If conservative House Democrats succeed in sowing fear of rising deficits, it will be seen as Obama's fault that he could not rein them in. If Democrats in the Senate do not agree on financing, Obama must explain the failure despite his party's majorities in both chambers.

The health-care debate was at the center of private discussions at the annual summer meeting of the National Governors Association over the weekend. The health-care legislation under consideration in Congress envisions a significant expansion in eligibility for Medicaid, whose costs are shared by Washington and the states. Their budgets squeezed by the recession, governors fear a costly mandate to cover the newly eligible. The governors devoted most of a private lunch to the issue Saturday and earlier voiced objections to Senate Finance Committee Chairman Max Baucus (D-Mont.) over funding plans.

Obama's top strategists, including Axelrod and Chief of Staff Rahm Emanuel, have repeatedly defended the administration's ambitious agenda by saying that success breeds success -- each legislative victory makes the next one easier to accomplish, they insist. The flip side, then, is that a health-care failure could doom the rest of Obama's agenda.

Obama's advisers express confidence that the setbacks of the past week can be overcome, and they insist they have spent "no time" discussing the impact on his political fortunes if health-care reform does not pass this year.

"We don't do doom-and-gloom," Axelrod.

But the president's top advisers also recognize that the sense of optimism about health-care reform that existed in Washington several months ago has largely evaporated.

Cable news programs repeatedly declare the president's health care program is "teetering" or "embattled," despite a week in which Obama's proposals were endorsed by the doctor and nurses associations and committees in both legislative chambers passed major bills.

"We're swimming upstream against a culture of failure on health care in Washington," said one adviser, who spoke on the condition of anonymity to discuss the administration's strategy.

The White House decided early in the year on a hands-off approach to health-care legislating.

"Had we put a plan out, the entire debate would have been changes to the plan," said Emanuel, a veteran of the failed Clinton health battle. "It would have been how the president is failing or succeeding."

But even as he shifts into a more active role, Obama must be mindful of his legislative allies. Rather than strong-arming these old bulls, the White House must tiptoe around them.

Baucus was a veteran lawmaker in 1994 when the Clinton plan ran aground. House Energy and Commerce Chairman Henry A. Waxman (D-Calif.) is a leading health-care expert.

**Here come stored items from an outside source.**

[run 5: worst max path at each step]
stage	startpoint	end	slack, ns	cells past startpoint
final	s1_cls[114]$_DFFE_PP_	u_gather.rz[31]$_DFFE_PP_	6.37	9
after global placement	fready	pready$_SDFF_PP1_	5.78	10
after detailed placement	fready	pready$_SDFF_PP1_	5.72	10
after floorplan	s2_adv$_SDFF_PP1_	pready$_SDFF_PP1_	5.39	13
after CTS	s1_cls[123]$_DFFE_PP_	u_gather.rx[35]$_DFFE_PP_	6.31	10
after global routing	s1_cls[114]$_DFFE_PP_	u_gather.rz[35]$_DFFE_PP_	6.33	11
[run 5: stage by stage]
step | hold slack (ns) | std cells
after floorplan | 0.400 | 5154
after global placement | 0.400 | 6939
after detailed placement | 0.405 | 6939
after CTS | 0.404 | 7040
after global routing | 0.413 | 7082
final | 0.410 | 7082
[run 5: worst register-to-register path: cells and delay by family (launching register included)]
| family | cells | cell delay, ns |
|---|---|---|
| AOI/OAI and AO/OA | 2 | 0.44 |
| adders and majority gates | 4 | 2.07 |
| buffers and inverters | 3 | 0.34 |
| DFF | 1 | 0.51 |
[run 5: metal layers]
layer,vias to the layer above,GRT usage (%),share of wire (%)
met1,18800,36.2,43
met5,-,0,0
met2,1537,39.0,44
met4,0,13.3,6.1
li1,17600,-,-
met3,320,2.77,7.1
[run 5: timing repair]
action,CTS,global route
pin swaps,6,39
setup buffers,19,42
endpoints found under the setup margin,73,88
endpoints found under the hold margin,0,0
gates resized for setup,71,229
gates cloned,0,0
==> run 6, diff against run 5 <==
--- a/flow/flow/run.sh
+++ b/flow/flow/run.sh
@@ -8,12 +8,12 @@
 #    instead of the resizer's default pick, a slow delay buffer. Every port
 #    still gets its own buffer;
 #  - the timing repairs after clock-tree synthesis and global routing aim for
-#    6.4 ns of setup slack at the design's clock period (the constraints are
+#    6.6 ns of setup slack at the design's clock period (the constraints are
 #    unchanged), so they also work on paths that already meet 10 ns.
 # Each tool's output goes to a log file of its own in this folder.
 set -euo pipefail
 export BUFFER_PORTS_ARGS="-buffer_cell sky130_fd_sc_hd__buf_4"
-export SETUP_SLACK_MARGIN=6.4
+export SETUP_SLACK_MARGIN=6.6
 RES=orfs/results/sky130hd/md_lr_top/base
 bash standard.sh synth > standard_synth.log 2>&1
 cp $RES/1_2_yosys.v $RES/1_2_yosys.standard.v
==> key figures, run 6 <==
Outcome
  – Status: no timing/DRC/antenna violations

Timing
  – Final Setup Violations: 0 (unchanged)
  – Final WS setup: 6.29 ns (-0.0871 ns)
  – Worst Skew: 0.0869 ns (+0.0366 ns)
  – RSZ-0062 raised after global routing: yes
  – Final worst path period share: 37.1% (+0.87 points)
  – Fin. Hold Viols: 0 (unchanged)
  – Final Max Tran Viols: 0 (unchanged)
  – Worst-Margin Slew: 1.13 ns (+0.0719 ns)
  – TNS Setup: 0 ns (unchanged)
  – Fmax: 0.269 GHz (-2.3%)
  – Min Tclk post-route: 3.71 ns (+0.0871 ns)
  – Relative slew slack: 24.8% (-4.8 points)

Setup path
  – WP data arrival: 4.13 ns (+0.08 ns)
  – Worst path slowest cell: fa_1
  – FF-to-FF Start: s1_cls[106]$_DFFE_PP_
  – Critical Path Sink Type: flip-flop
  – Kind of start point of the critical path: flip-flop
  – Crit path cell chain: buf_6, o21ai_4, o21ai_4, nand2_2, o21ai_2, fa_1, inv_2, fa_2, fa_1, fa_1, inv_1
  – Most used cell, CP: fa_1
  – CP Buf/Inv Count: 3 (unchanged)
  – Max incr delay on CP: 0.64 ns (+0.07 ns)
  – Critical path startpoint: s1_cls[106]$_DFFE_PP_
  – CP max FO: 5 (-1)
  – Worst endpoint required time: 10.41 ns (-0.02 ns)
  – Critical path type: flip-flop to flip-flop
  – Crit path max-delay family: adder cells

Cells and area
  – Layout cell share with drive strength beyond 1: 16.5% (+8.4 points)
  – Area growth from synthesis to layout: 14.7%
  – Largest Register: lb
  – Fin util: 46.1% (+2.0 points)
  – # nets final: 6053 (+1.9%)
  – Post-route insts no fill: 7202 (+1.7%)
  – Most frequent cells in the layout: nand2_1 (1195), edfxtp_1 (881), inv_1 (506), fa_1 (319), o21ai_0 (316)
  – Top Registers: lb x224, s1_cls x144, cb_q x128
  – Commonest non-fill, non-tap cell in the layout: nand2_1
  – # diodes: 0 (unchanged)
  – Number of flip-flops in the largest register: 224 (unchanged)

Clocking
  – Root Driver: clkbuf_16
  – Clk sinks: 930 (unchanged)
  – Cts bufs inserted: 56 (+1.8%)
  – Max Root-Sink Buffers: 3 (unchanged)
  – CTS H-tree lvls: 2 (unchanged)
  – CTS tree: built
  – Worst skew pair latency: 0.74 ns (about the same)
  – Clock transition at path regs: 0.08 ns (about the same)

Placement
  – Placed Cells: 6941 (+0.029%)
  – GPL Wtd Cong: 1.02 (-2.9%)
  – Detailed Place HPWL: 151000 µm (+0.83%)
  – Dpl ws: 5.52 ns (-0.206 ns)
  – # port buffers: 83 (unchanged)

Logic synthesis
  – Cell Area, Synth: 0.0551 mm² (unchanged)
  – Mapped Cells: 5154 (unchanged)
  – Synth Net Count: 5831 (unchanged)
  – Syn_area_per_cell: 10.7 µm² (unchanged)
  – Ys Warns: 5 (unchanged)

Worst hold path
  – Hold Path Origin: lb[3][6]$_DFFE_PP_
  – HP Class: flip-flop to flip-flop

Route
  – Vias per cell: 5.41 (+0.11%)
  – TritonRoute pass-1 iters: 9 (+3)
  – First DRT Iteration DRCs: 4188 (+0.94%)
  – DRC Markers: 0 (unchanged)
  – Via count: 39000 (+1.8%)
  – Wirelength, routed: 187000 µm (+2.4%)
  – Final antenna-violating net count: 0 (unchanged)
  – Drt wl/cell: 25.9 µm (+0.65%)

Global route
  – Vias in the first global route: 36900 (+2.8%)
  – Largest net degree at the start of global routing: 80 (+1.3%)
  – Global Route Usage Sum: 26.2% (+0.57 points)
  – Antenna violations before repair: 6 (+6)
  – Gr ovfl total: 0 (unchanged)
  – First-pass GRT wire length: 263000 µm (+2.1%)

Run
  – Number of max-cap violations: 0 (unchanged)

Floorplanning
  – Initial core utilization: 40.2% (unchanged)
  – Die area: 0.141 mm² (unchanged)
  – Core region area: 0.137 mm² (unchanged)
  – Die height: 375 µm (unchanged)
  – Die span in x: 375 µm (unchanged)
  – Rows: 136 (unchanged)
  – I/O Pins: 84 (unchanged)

Senate health committee Chairman Edward M. Kennedy (D-Mass.), who is battling brain cancer, voted to create Medicare in 1965.
For health-care reform to succeed, Obama will have to carefully navigate between paying the appropriate respect to those men while exerting the leadership that many are demanding.

"It's getting hotter, and there are bumps, but we are closer to health-care reform than ever before," Emanuel said.